Of course, I am a hypocrite, and I share Teddy’s exact anxiety, and not too long ago I even rented a car and drove alone to a cabin in New Hampshire, tucked away a few hundred yards off the Appalachian Trail, to write, the idea being that for three days I would work undistractedly in a notebook.
The first night I had trouble sleeping, but when I woke up to the sun and the sound of birds, and made myself a cup of tea using boiled rainwater, I started to feel pretty good about myself. I started to feel that maybe Thoreau and all those other guys had a point. That morning I worked for three hours straight. I seemed to be doing some very good writing.
But after a short hike that afternoon, I realized that there was no way I could finish my writing—the second draft of a long article—out there in the woods. There was too much rephrasing and reshuffling to do, too much to look up, too many tidbits to search for in my massive repository of notes. I needed my computer. Pen and paper was too slow. It would take me three times the time to cut a paragraph from one place and rejigger it slightly and move it somewhere else. So I packed up my stuff, drove back to New York, got some coffee, and worked two days straight in my bedroom, on my computer, with my high-speed Internet connection.
What’s the moral? Is it that my little attempt to reach back—like Teddy with his records—was misguided?
Yes, I do think that’s part of the truth. But the other part of the truth is, isn’t it a little fucked up that I couldn’t finish an article with just a pen and paper? Maybe the word processor, and the web, is a crutch. Maybe writing on a computer, making heavy use of the delete key, and copying and pasting, allows me to focus too much on the micromechanics of my sentences, to write too much in frantic fragments, at the expense of thinking about the thing itself. Maybe with a pen and paper I’d be more original, more slow and deep and true. Maybe there is something different, and irreplaceable, and special about a record—and we’d do well not to lose it.
That’s the real takeaway, I think. Technologies have tendencies. They make certain things easier. You can always stay focused, but a web browser with thirteen tabs makes it easier to flit between them. You can always write in big thoughtful gulps, but a word processor makes it easier to play with fragments. You can always compose a text message with care, but cell phones encourage triviality.
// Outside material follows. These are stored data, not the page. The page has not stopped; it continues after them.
--- config.mk ---
export PLATFORM = sky130hd
export DESIGN_NAME = logicnet_input_quantizer_flat
export DESIGN_NICKNAME = d
export VERILOG_FILES = /design/src/rtl/logicnet_input_quantizer_if.sv /design/src/rtl/logicnet_input_quantizer.sv /design/src/flat_wrapper.sv
export SDC_FILE = /design/constraint.sdc
export NUM_CORES = 1
export LEC_CHECK = 0
export ABC_CLOCK_PERIOD_IN_PS = 1800
export CORE_MARGIN = 3
export CORE_UTILIZATION = 46
export DETAILED_ROUTE_END_ITERATION = 10
export PLACE_DENSITY = 0.87
export REMOVE_ABC_BUFFERS = 1
export SLEW_MARGIN = 10
export SYNTH_ARGS = -nofsm -noshare
export SYNTH_HDL_FRONTEND = slang
export SYNTH_SLANG_ARGS = --single-unit
--- constraint.sdc ---
create_clock -name clk -period 1.8 [get_ports clk]
set_input_delay 0.36 -clock clk [delete_from_list [all_inputs] [get_ports clk]]
set_output_delay 0.36 -clock clk [all_outputs]
set_load 0.05 [all_outputs]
And we, as Teddy’s “liminal generation,” should know better than just about anyone else what’s at stake here, all the levers and knobs and hinges, all the ways in which tech can change things and all the ways we can keep them the same. I love this point of Teddy’s. I think it’s terribly important. Our anxiety is tiresome, but warranted. This stuff is complicated, and we have to worry about it—if only because our children, the “digital natives,” won’t.